This year the event runs Sept. 15-17.
"An extra day has been added to give students more opportunities to learn and enjoy the many hands-on activities that will be available," Museum Director Jill Smith said.
"This year more hands-on activities will be available thanks to the opportunity to work with Blue Mountain College history class," she added.
Many Pioneer Days activities stretch all the way back to the days when what is now Union County was first being settled by whites and blacks - roots music, woodworking with hand tools, traveling merchants and making fire without matches, among many others. Others include old-timey toys and games, churning butter, gardening, herbal medicine, log cabin building and quilting.

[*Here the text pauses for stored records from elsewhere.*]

`src/rtl/pf_pkg.sv`:
```
// Shared definitions for the frame transmitter: the Avalon register map,
// the CTRL and STATUS bit positions, and the frame FSM state type.
package pf_pkg;

  localparam logic [7:0] FT_REG_CTRL   = 8'd0;
  localparam logic [7:0] FT_REG_LEN    = 8'd1;
  localparam logic [7:0] FT_REG_SEED   = 8'd2;
  localparam logic [7:0] FT_REG_GAP    = 8'd3;
  localparam logic [7:0] FT_REG_STATUS = 8'd4;
  localparam logic [7:0] FT_REG_CKS0   = 8'd5;
  localparam logic [7:0] FT_REG_CKS1   = 8'd6;
  localparam logic [7:0] FT_REG_CKS2   = 8'd7;
  localparam logic [7:0] FT_REG_CKS3   = 8'd8;
  localparam logic [7:0] FT_REG_FRAMES = 8'd9;

  localparam int FT_CTRL_START  = 0;
  localparam int FT_CTRL_CONT   = 1;
  localparam int FT_STATUS_BUSY = 0;

  typedef enum logic [1:0] {
    FT_IDLE = 2'd0,
    FT_SEND = 2'd1,
    FT_GAP  = 2'd2
  } ft_state_t;

endpackage

```
`src/rtl/frame_tx_checksum.sv`:
```
// 32-bit payload checksum for the frame transmitter.
// Keeps a running sum of the accepted words of the frame in flight and a
// separate result register that only ever holds the sum of a whole frame.
// Ports:
//   clk, reset   clock and asynchronous active-high reset
//   clear        restart the running sum at the beginning of a frame
//   acc_en       an accepted beat: add acc_data to the running sum
//   last         the accepted beat closes the frame: latch the final sum
//   acc_data     16-bit word of the accepted beat
//   checksum     sum of the last completed frame
module frame_tx_checksum (
  input  logic        clk,
  input  logic        reset,
  input  logic        clear,
  input  logic        acc_en,
  input  logic        last,
  input  logic [15:0] acc_data,
  output logic [31:0] checksum
);

  logic [31:0] sum_q, sum_d;
  logic [31:0] chk_q, chk_d;
  logic [31:0] sum_next;

  assign sum_next = sum_q + {16'h0000, acc_data};

  // The final beat and the clear for a back-to-back restart can arrive in
  // the same cycle: the result register still takes the completed sum while
  // the running sum starts over.
  always_comb begin
    sum_d = sum_q;
    chk_d = chk_q;
    if (acc_en && last) begin
      chk_d = sum_next;
    end
    if (clear) begin
      sum_d = 32'h0;
    end else if (acc_en) begin
      sum_d = sum_next;
    end
  end

  always_ff @(posedge clk or posedge reset) begin
    if (reset) begin
      sum_q <= 32'h0;
      chk_q <= 32'h0;
    end else begin
      sum_q <= sum_d;
      chk_q <= chk_d;
    end
  end

  assign checksum = chk_q;

endmodule

```
`src/rtl/frame_transmitter.sv`:
```
// Software-programmable AXI4-Stream frame source.
// Emits frames of LEN 16-bit words {SEED, word index} on egress_port,
// separated by GAP idle cycles, optionally repeating while CONTINUOUS is set.
// Ports:
//   clk, reset                      clock and asynchronous active-high reset
//   writedata/write/chipselect/
//   address/read/readdata           8-bit Avalon-MM slave, readdata registered
//   egress_port_tdata/tvalid/
//   egress_port_tready/tlast        16-bit AXI4-Stream master
module frame_transmitter #(
  parameter int LEN_WIDTH = 8
) (
  input  logic        clk,
  input  logic        reset,
  input  logic [7:0]  writedata,
  input  logic        write,
  input  logic        chipselect,
  input  logic [7:0]  address,
  input  logic        read,
  output logic [7:0]  readdata,
  output logic [15:0] egress_port_tdata,
  output logic        egress_port_tvalid,
  input  logic        egress_port_tready,
  output logic        egress_port_tlast
);

  import pf_pkg::*;

  localparam logic [LEN_WIDTH-1:0] LEN_ONE = LEN_WIDTH'(1);

  // Software-visible configuration
  logic                 cont_q, cont_d;
  logic [LEN_WIDTH-1:0] len_q, len_d;
  logic [7:0]           seed_q, seed_d;
  logic [7:0]           gap_q, gap_d;
  logic [7:0]           frames_q, frames_d;
  logic [7:0]           readdata_q, readdata_d;

  // Frame engine
  ft_state_t            state_q, state_d;
  logic [LEN_WIDTH-1:0] len_l_q, len_l_d;
  logic [7:0]           seed_l_q, seed_l_d;
  logic [LEN_WIDTH-1:0] k_q, k_d;
  logic [7:0]           gap_cnt_q, gap_cnt_d;

  logic        wr_en;
  logic        rd_en;
  logic        start_req;
  logic        can_launch;
  logic        restart;
  logic        launch;
  logic        sending;
  logic        tlast_int;
  logic [15:0] tdata_int;
  logic        beat_acc;
  logic [31:0] checksum;

  assign wr_en      = chipselect && write;
  assign rd_en      = chipselect && read;
  assign start_req  = wr_en && (address == FT_REG_CTRL) && writedata[FT_CTRL_START];
  assign can_launch = (len_q != '0);
  assign restart    = cont_q && can_launch;

  // Stream outputs come straight from flops so tvalid never looks at tready
  // and drops immediately when reset clears the state register.
  assign sending   = (state_q == FT_SEND);
  assign tdata_int = sending ? {seed_l_q, 8'(k_q)} : 16'h0000;
  assign tlast_int = sending && (k_q == (len_l_q - LEN_ONE));
  assign beat_acc  = sending && egress_port_tready;

  assign egress_port_tvalid = sending;
  assign egress_port_tdata  = tdata_int;
  assign egress_port_tlast  = tlast_int;
  assign readdata           = readdata_q;

  // Register writes; START is a pulse consumed by the FSM and never stored.
  always_comb begin
    cont_d = cont_q;
    len_d  = len_q;
    seed_d = seed_q;
    gap_d  = gap_q;
    if (wr_en) begin
      case (address)
        FT_REG_CTRL: cont_d = writedata[FT_CTRL_CONT];
        FT_REG_LEN:  len_d  = LEN_WIDTH'(writedata);
        FT_REG_SEED: seed_d = writedata;
        FT_REG_GAP:  gap_d  = writedata;
        default:     ;
      endcase
    end
  end

  // Register reads sample the state before this edge, so a checksum read in
  // the cycle the frame completes returns the previous frame's value.
  always_comb begin
    readdata_d = readdata_q;
    if (rd_en) begin
      case (address)
        FT_REG_STATUS: readdata_d = {7'h00, (state_q != FT_IDLE)};
        FT_REG_CKS0:   readdata_d = checksum[7:0];
        FT_REG_CKS1:   readdata_d = checksum[15:8];
        FT_REG_CKS2:   readdata_d = checksum[23:16];
        FT_REG_CKS3:   readdata_d = checksum[31:24];
        FT_REG_FRAMES: readdata_d = frames_q;
        default:       readdata_d = 8'h00;
      endcase
    end
  end

  // Frame FSM. LEN and SEED are copied into len_l/seed_l at every launch so
  // that software can reprogram them while a frame is in flight.
  always_comb begin
    state_d   = state_q;
    len_l_d   = len_l_q;
    seed_l_d  = seed_l_q;
    k_d       = k_q;
    gap_cnt_d = gap_cnt_q;
    frames_d  = frames_q;
    launch    = 1'b0;

    case (state_q)
      FT_IDLE: begin
        if (start_req && can_launch) begin
          launch = 1'b1;
        end
      end
      FT_SEND: begin
        if (beat_acc) begin
          k_d = k_q + LEN_ONE;
          if (tlast_int) begin
            frames_d = frames_q + 8'd1;
            if (gap_q != 8'd0) begin
              state_d   = FT_GAP;
              gap_cnt_d = gap_q;
            end else if (restart) begin
              launch = 1'b1;
            end else begin
              state_d = FT_IDLE;
            end
          end
        end
      end
      FT_GAP: begin
        // gap_cnt counts the idle cycles still to go, including this one.
        if (gap_cnt_q <= 8'd1) begin
          gap_cnt_d = 8'd0;
          if (restart) begin
            launch = 1'b1;
          end else begin
            state_d = FT_IDLE;
          end
        end else begin
          gap_cnt_d = gap_cnt_q - 8'd1;
        end
      end
      default: begin
        state_d = FT_IDLE;
      end
    endcase

    if (launch) begin
      state_d  = FT_SEND;
      len_l_d  = len_q;
      seed_l_d = seed_q;
      k_d      = '0;
    end
  end

  always_ff @(posedge clk or posedge reset) begin
    if (reset) begin
      cont_q     <= 1'b0;
      len_q      <= '0;
      seed_q     <= 8'h00;
      gap_q      <= 8'h00;
      frames_q   <= 8'h00;
      readdata_q <= 8'h00;
      state_q    <= FT_IDLE;
      len_l_q    <= '0;
      seed_l_q   <= 8'h00;
      k_q        <= '0;
      gap_cnt_q  <= 8'h00;
    end else begin
      cont_q     <= cont_d;
      len_q      <= len_d;
      seed_q     <= seed_d;
      gap_q      <= gap_d;
      frames_q   <= frames_d;
      readdata_q <= readdata_d;
      state_q    <= state_d;
      len_l_q    <= len_l_d;
      seed_l_q   <= seed_l_d;
      k_q        <= k_d;
      gap_cnt_q  <= gap_cnt_d;
    end
  end

  frame_tx_checksum u_checksum (
    .clk      (clk),
    .reset    (reset),
    .clear    (launch),
    .acc_en   (beat_acc),
    .last     (tlast_int),
    .acc_data (tdata_int),
    .checksum (checksum)
  );

endmodule

```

Children will see how their great-great-great-grandparents learned to read and cipher in a one-room schoolhouse, and they'll also hear in a genuine country doctor's office how folks battled illness and injury before hospitals were readily available.
Some tasks illustrate advances that people still living can remember seeing come into being, such as mule-powered hay baling, hand-powered wringer washers and the earliest chain saws. Students will take a turn at shelling corn - a typical child's job on early homesteads - to appreciate the labor-saving advantage even a simple hand-cranked corn sheller could mean to a farm family.
Thursday and Friday of Heritage Pioneer Days will be reserved for school groups, while the free event opens to the general public on Saturday.